Abstract
Background
Pediatric-to-adult transition of care in Inflammatory Bowel Disease (IBD) can be challenging for patients between 18–25 and the lack of continuity of care is perceived to be causative in loss to follow-up, treatment disruption and poor clinical outcomes.
Aims
The objective of this study was to determine whether regular email contact with a single IBD nurse could improve health outcomes when delivered during the last 3 months of pediatric care and the first 9 months of adult care.
Methods
Patients were randomized in a 1:1 ratio to the intervention and control groups. Randomization was stratified by center (SickKids, McMaster) and anticipated post-transfer setting (academic vs. community). All individuals enrolled completed a baseline questionnaire (disease phenotype, medications, disease activity (Harvey Bradshaw Index (HBI), Pediatric Ulcerative Colitis Activity Index (PUCAI)), transition readiness (Transition Readiness Assessment Questionnaire (TRAQ), patient satisfaction (CACHE questionnaire), IBD knowledge (Crohn’s and Colitis Knowledge Questionnaire (CCK)). This was repeated every 6 months. MyHealth Passport was distributed twice. The IBD nurse interacted monthly with intervention patients and IBD educational modules were delivered every two months. This study was REB approved. We compared IBDQ, HBI, PUCAI, TRAQ, CACHE, CCK scores between groups. Paired Students t-test or the Wilcoxon ranksum test were used to assess for statistically significance (p-value of <0.05).
Results
151 patients were recruited to the study (72 intervention, 74 control, 5 lost). 78% of the population was from SickKids. 76% of the population were transferred to an adult academic setting. 74% had Crohn’s Disease. 27% had perianal disease and 10% had pediatric growth delay. 86% of UC patients had pancolitis. The mean age was 17 with a mean age of diagnosis 13. 19% had prior surgery, 66% were on anti-TNF therapy and 93% had self-reported active familial psychosocial support. There was no significant difference at 12 months between intervention and control groups with respect to HBI, PUCAI, IBDQ, CACHE. At 12 months the intervention group scored lower on TRAQ (3.51 vs 3.61, p=0.02). At 12 months the intervention group scored higher on CCK (14.61 vs 13.57 p=0.05).

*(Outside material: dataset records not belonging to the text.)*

**config.mk**
```make
export PLATFORM = sky130hd
export DESIGN_NAME = cache_mem_arbiter
export DESIGN_NICKNAME = d
export VERILOG_FILES = /design/src/rtl/cpu_types_pkg.sv /design/src/rtl/arb_priority.sv /design/src/rtl/cache_mem_arbiter.sv
export SDC_FILE = /design/constraint.sdc
export NUM_CORES = 1
export LEC_CHECK = 0
export ABC_AREA = 1
export BUFFER_PORTS_ARGS = -buffer_cell sky130_fd_sc_hd__buf_2
export CORE_MARGIN = 4
export CORE_UTILIZATION = 45
export DETAILED_ROUTE_END_ITERATION = 8
export PLACE_DENSITY = 0.81
export REMOVE_ABC_BUFFERS = 1
export SETUP_SLACK_MARGIN = 0.3
export SLEW_MARGIN = 10
export SYNTH_ARGS = -nofsm -noshare
export SYNTH_HDL_FRONTEND = slang
export SYNTH_SLANG_ARGS = --single-unit
```
**constraint.sdc**
```tcl
create_clock -name CLK -period 2.35 [get_ports CLK]
set_input_delay 0.47 -clock CLK [delete_from_list [all_inputs] [get_ports CLK]]
set_output_delay 0.47 -clock CLK [all_outputs]
set_load 0.02 [all_outputs]
```
**src/rtl/cpu_types_pkg.sv**
```systemverilog
// Shared types for the cache/memory arbiter.
//   word_t      : 32-bit data/address word
//   ramstate_t  : status reported by the single-port RAM
//   arb_state_t : arbiter FSM states
//   owner_t     : which requester owns the transaction in flight
//   txn_t       : latched transaction (op, address, store data, owner)
package cpu_types_pkg;

  typedef logic [31:0] word_t;

  typedef enum logic [1:0] {
    FREE   = 2'd0,
    BUSY   = 2'd1,
    ACCESS = 2'd2,
    ERROR  = 2'd3
  } ramstate_t;

  typedef enum logic [1:0] {
    IDLE  = 2'd0,
    D_ACC = 2'd1,
    I_ACC = 2'd2
  } arb_state_t;

  typedef enum logic {
    OwnerD = 1'b0,
    OwnerI = 1'b1
  } owner_t;

  typedef struct packed {
    logic   op_wr;
    word_t  addr;
    word_t  data;
    owner_t owner;
  } txn_t;

endpackage

```
**src/rtl/arb_priority.sv**
```systemverilog
// Grant logic for the cache/memory arbiter: data side wins unless the instruction
// side has been passed over STARVE_LIMIT times in a row.
// Ports:
//   clk, rst  : clock, synchronous active-high reset
//   in_idle   : arbiter is in IDLE and may grant this cycle
//   d_req     : data cache request (read or write)
//   i_req     : instruction cache request
//   grant_d   : grant data side this cycle (combinational)
//   grant_i   : grant instruction side this cycle (combinational)
module arb_priority
  import cpu_types_pkg::*;
#(
  parameter int unsigned STARVE_LIMIT = 4
) (
  input  logic clk,
  input  logic rst,
  input  logic in_idle,
  input  logic d_req,
  input  logic i_req,
  output logic grant_d,
  output logic grant_i
);

  localparam int unsigned CntW = $clog2(STARVE_LIMIT + 1);
  localparam logic [CntW-1:0] Limit = CntW'(STARVE_LIMIT);

  logic [CntW-1:0] starve_cnt;
  logic            at_limit;

  always_comb begin
    at_limit = (starve_cnt == Limit);
    grant_d  = in_idle & d_req & ~(i_req & at_limit);
    grant_i  = in_idle & i_req & ~grant_d;
  end

  // Counts data grants that bypassed a waiting fetch; any idle cycle without a
  // fetch pending means the icache is not being starved, so start over.
  always_ff @(posedge clk) begin
    if (rst) begin
      starve_cnt <= '0;
    end else if (grant_i || (in_idle && !i_req)) begin
      starve_cnt <= '0;
    end else if (grant_d && i_req && !at_limit) begin
      starve_cnt <= starve_cnt + CntW'(1);
    end
  end

endmodule

```
**src/rtl/cache_mem_arbiter.sv**
```systemverilog
// Arbitrates icache fetches and dcache reads/writes onto one single-port RAM,
// one transaction in flight at a time, data side prioritised.
// Optional feature: define MEM_ARB_TIMEOUT_EN to add a watchdog that forces
// completion (load=0, ram_err set) after TIMEOUT_CYCLES cycles in an access state.
// Ports:
//   CLK, RST            : clock, synchronous active-high reset
//   iREN, iaddr         : icache fetch request / word address
//   iload, iwait        : fetch data (valid when iwait=0), hold-request flag
//   dREN, dWEN          : dcache read / write request (both set = write)
//   daddr, dstore       : dcache word address / write data
//   dload, dwait        : read data (valid when dwait=0), hold-request flag
//   ramREN, ramWEN      : RAM strobes
//   ramaddr, ramstore   : RAM address / write data
//   ramload, ramstate   : RAM read data / status
//   ram_err             : sticky error (ERROR completion or watchdog)
module cache_mem_arbiter
  import cpu_types_pkg::*;
#(
  parameter int unsigned STARVE_LIMIT   = 4,
  parameter int unsigned TIMEOUT_CYCLES = 64
) (
  input  logic        CLK,
  input  logic        RST,
  input  logic        iREN,
  input  logic [31:0] iaddr,
  output logic [31:0] iload,
  output logic        iwait,
  input  logic        dREN,
  input  logic        dWEN,
  input  logic [31:0] daddr,
  input  logic [31:0] dstore,
  output logic [31:0] dload,
  output logic        dwait,
  output logic        ramREN,
  output logic        ramWEN,
  output logic [31:0] ramaddr,
  output logic [31:0] ramstore,
  input  logic [31:0] ramload,
  input  ramstate_t   ramstate,
  output logic        ram_err
);

  arb_state_t state;
  txn_t       txn;

  logic d_req, in_idle, busy;
  logic grant_d, grant_i;
  logic ram_ok, ram_fail, timeout, done, fail_end;
  logic d_match, i_match, ack_d, ack_i;

  assign d_req   = dREN | dWEN;
  assign in_idle = (state == IDLE);
  assign busy    = ~in_idle;

  arb_priority #(
    .STARVE_LIMIT(STARVE_LIMIT)
  ) u_arb_priority (
    .clk    (CLK),
    .rst    (RST),
    .in_idle(in_idle),
    .d_req  (d_req),
    .i_req  (iREN),
    .grant_d(grant_d),
    .grant_i(grant_i)
  );

`ifdef MEM_ARB_TIMEOUT_EN
  localparam int unsigned WdW = $clog2(TIMEOUT_CYCLES + 1);

  logic [WdW-1:0] wd_cnt;

  // Held at zero in IDLE, so every access state starts a fresh count.
  always_ff @(posedge CLK) begin
    if (RST || !busy) begin
      wd_cnt <= '0;
    end else if (!timeout) begin
      wd_cnt <= wd_cnt + WdW'(1);
    end
  end

  assign timeout = busy && (wd_cnt == WdW'(TIMEOUT_CYCLES - 1));
`else
  logic unused_timeout_cycles;

  assign unused_timeout_cycles = ^TIMEOUT_CYCLES;
  assign timeout               = 1'b0;
`endif

  always_comb begin
    ram_ok   = (ramstate == ACCESS);
    ram_fail = (ramstate == ERROR);
    done     = busy && (ram_ok || ram_fail || timeout);
    fail_end = busy && !ram_ok && (ram_fail || timeout);

    // An ack is only delivered to a requester still asking for the same word;
    // otherwise the completed access is silently dropped.
    d_match  = d_req && (daddr == txn.addr);
    i_match  = iREN && (iaddr == txn.addr);
    ack_d    = done && (txn.owner == OwnerD) && d_match;
    ack_i    = done && (txn.owner == OwnerI) && i_match;

    dwait    = ~ack_d;
    iwait    = ~ack_i;
    dload    = (ack_d && ram_ok) ? ramload : '0;
    iload    = (ack_i && ram_ok) ? ramload : '0;

    // Strobes depend only on registered state, so they are glitch-free and
    // stable for the whole access.
    ramREN   = busy && !txn.op_wr;
    ramWEN   = busy && txn.op_wr;
    ramaddr  = txn.addr;
    ramstore = txn.data;
  end

  always_ff @(posedge CLK) begin
    if (RST) begin
      state   <= IDLE;
      txn     <= '0;
      ram_err <= 1'b0;
    end else begin
      if (fail_end) begin
        ram_err <= 1'b1;
      end
      case (state)
        IDLE: begin
          if (grant_d) begin
            txn   <= '{op_wr: dWEN, addr: daddr, data: (dWEN ? dstore : '0), owner: OwnerD};
            state <= D_ACC;
          end else if (grant_i) begin
            txn   <= '{op_wr: 1'b0, addr: iaddr, data: '0, owner: OwnerI};
            state <= I_ACC;
          end
        end
        D_ACC, I_ACC: begin
          if (done) begin
            state <= IDLE;
          end
        end
        default: state <= IDLE;
      endcase
    end
  end

endmodule

```
==> flow_summary.yaml <==
critical_path:
  cp.arrival_ns: 2.16
  cp_slowest_stage_delay_ns: 0.41
  crit_buf_inv: 3
  cp.depth: 12
  required_ns: 1.88
  cp-start-kind: "flip-flop"
  critPathSlowestCell: "dfxtp_1"
  reg2reg_depth: 10
  cp-end-kind: "output port"
  crit_chain: "inv_2, nand2_1, nand2_1, nor2_1, nand2_1, nor2_1, nand2_1, nor2_4, nand3_4, clkbuf_16, nor2_4, buf_6"
  crit_top_cell: "nand2_1"
  crit_fanout: 8
  crit_family: "simple AND/OR/NAND/NOR gates"
  setup.worst_path.class: "flip-flop to output port"
grt:
  antenna_found_initial: 2
  grt_use_met3_pct: 7.763
  first_global_vias: 5376
  overflow: 0
  global_route.usage.met2_pct: 47.48
  grt_util_all_layers_pct: 26.94
  grt_pass1_wl_um: 27270
  use_met1_pct: 30.93
  grt_max_degree: 38
  busiest_layer: "met2"
clocking:
  clkSlewWorstSetupHoldPaths_ns: 0.08
  root_buffer: "clkbuf_8"
  clockBufferDepth: 2
  cts_buffers: 9
  h-tree-depth: 3
  hold_buffers: 0
  clock_sinks: 72
  clock_latency_ns: 0.36
  cts_tree: "done"
route:
  vias: 5642
  drc: 0
  drtPass1Iterations: 5
  drt_iter0_drc: 423
  ant_nets: 0
  routed_via_density: 4.932
  drt-total-wl_um: 18300
  wl_per_cell_um: 15.99
finish:
  fillers: 952
  synthToLayoutAreaGrowth_pct: 37.25
  nets: 1139
  seqCellArea_um2: 1445
  multiInputGateArea_um2: 2618
  post-route-util_pct: 63.98
  fin_area_um2: 6694
  drive_above_1_share_pct: 36.28
power:
  power_density_nw_per_um2: 853.4
  vdd_drop_max_mv: 0.6249
  total_power_uw: 5713
  p_leak_uw: 0.003508
sta:
  hold_ws_ns: 0.3547
  relSlewSlack_pct: 67.11
  finalHoldViolCount: 0
  setup_violations: 64
  rsz0062_at_grt: "yes"
  fin_crit_sh_pct: 111.8
  maxSlewViolCount: 0
  finClkSkew_ns: 0.01133
  min_period_ns: 2.627
  worst_slew_pin_slew_ns: 0.4926
  finalWorstSetupSlack_ns: -0.2771
  max_freq_ghz: 0.3806
logic_synthesis:
  syn-cell-area_um2: 4877
  ys_ff_latch: 72
  ys_warn_count: 0
  synth_cells: 797
  synth_area_per_cell_um2: 6.119
  synth_cell_types: 26
  yosysSeqAreaShare_pct: 29.55
placement:
  post-dp-hpwl_um: 13290
  place_ws_ns: -0.2015
  place_area_um2: 5883
  place_congestion: 0.9359
  portBuffers: 267
die:
  die_h_um: 112.1
  die_w_um: 112.1
  dieArea_um2: 12570
  start_util_pct: 46.62
  ios: 268
  fp-row-count: 37
  core_um2: 10460
job:
  drv_cap: 0
min_path:
  whs_path_depth: 3
  hold_class: "input pin to flip-flop"
status:
  outcome: "finished with violations"
  failed_checks: "negative setup slack"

When the difference between 12 month and baseline scores for each group were analysed, there was no difference in HBI, PUCAI, CACHE, CCK. The difference in IBDQ was larger in the control group (-31.90 vs -21.11, p<0.001).
Conclusions
Standardized routine email interactions between an IBD nurse and patients does not reliably improve most traditional disease outcomes. It is unclear whether a longer duration of intervention, an in-person component to the intervention and/or a change in metrics are needed to improve impact.